"""
edaflow.ml.leaderboard - Model comparison and ranking functionality
This module provides utilities for comparing multiple models, ranking them
based on performance metrics, and displaying comprehensive leaderboards.
"""
import pandas as pd
import numpy as np
from typing import Dict, List, Tuple, Optional, Any, Union
from sklearn.metrics import (
accuracy_score, precision_score, recall_score, f1_score, roc_auc_score,
mean_squared_error, mean_absolute_error, r2_score
)
from sklearn.model_selection import cross_val_score
from sklearn.base import BaseEstimator
import matplotlib.pyplot as plt
import seaborn as sns
import time
import warnings
[docs]
def compare_models(
models: Dict[str, BaseEstimator],
X_train: Optional[pd.DataFrame] = None,
X_val: Optional[pd.DataFrame] = None,
X_test: Optional[pd.DataFrame] = None,
y_train: Optional[pd.Series] = None,
y_val: Optional[pd.Series] = None,
y_test: Optional[pd.Series] = None,
experiment_config: Optional[Dict[str, Any]] = None,
problem_type: str = 'auto',
metrics: Optional[List[str]] = None,
cv_folds: int = 5,
scoring: Optional[Union[str, List[str]]] = None,
verbose: bool = True
) -> pd.DataFrame:
"""
Compare multiple models across various performance metrics.
Parameters:
-----------
models : Dict[str, BaseEstimator]
Dictionary of model name -> fitted model pairs
X_train : pd.DataFrame, optional
Training features (can be provided via experiment_config)
X_val : pd.DataFrame, optional
Validation features (can be provided via experiment_config)
X_test : pd.DataFrame, optional
Test features for final evaluation
y_train : pd.Series, optional
Training target (can be provided via experiment_config)
y_val : pd.Series, optional
Validation target (can be provided via experiment_config)
y_test : pd.Series, optional
Test target for final evaluation
experiment_config : Dict[str, Any], optional
Complete experiment configuration from setup_ml_experiment()
If provided, will extract X_train, X_val, y_train, y_val from it
problem_type : str, default='auto'
'classification', 'regression', or 'auto' to detect
metrics : List[str], optional
Specific metrics to calculate. If None, uses default metrics
cv_folds : int, default=5
Number of cross-validation folds (if applicable)
scoring : str or List[str], optional
Scoring metric(s) to use for evaluation
verbose : bool, default=True
Whether to print comparison progress
Returns:
--------
pd.DataFrame
Comparison results with models as rows and metrics as columns
"""
# Extract data from experiment_config if provided
if experiment_config is not None:
X_train = experiment_config['X_train']
X_val = experiment_config['X_val']
y_train = experiment_config['y_train']
y_val = experiment_config['y_val']
# Extract test data if available in experiment config
X_test = experiment_config.get('X_test', X_test)

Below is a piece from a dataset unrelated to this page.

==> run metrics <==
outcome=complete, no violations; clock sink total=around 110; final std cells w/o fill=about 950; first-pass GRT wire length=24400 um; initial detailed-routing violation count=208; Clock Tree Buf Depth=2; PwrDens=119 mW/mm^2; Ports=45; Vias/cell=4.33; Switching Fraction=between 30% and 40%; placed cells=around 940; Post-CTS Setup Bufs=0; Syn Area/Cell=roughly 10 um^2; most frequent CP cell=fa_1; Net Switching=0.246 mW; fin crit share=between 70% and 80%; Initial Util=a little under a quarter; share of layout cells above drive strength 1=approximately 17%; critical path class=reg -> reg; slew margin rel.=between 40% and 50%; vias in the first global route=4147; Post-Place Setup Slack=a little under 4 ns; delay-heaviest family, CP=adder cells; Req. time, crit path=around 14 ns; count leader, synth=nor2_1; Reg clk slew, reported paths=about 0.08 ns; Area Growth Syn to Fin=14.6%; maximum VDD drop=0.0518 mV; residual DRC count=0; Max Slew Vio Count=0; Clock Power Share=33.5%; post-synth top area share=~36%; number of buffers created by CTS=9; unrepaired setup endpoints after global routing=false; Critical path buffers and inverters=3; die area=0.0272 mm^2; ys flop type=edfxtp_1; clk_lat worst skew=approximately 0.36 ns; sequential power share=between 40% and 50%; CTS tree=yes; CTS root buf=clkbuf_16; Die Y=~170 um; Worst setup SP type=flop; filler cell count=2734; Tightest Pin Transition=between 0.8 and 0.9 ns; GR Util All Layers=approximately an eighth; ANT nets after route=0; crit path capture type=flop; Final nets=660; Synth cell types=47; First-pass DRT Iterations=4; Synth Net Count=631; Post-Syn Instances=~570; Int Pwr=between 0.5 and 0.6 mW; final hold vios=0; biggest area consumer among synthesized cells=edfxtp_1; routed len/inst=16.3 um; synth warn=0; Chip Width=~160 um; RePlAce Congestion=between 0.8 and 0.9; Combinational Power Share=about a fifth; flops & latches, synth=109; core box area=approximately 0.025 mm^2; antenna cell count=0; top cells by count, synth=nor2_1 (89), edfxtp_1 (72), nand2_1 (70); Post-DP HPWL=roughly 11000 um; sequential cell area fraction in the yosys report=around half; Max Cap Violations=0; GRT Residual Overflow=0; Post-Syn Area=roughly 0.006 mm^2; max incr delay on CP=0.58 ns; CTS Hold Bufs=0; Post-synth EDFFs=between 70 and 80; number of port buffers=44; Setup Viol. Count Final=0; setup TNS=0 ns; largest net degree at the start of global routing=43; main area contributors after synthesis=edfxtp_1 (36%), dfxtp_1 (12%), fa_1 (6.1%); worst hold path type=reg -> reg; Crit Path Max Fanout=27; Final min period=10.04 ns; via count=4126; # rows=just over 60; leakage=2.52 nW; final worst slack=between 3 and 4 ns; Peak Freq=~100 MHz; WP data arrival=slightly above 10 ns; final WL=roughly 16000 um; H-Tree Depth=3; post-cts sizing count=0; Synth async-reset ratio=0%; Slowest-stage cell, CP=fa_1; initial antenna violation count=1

y_test = experiment_config.get('y_test', y_test)
# Use problem type from experiment if available
if problem_type == 'auto' and 'experiment_config' in experiment_config:
problem_type = experiment_config['experiment_config'].get('problem_type', 'auto')
if verbose:
exp_name = experiment_config.get('experiment_config', {}).get('experiment_name', 'Unknown')
print(f"📋 Using experiment: {exp_name}")
# Prioritize test data for evaluation if available, otherwise use validation data
eval_X = X_test if X_test is not None else X_val
eval_y = y_test if y_test is not None else y_val
eval_label = "test" if X_test is not None else "validation"
# Validate required data is available
if X_train is None or eval_X is None or y_train is None or eval_y is None:
raise ValueError("Must provide either (X_train, y_train, X_val/X_test, y_val/y_test) OR experiment_config")
if verbose:
print("🏆 Comparing Models...")
print(f"📊 Models to compare: {len(models)}")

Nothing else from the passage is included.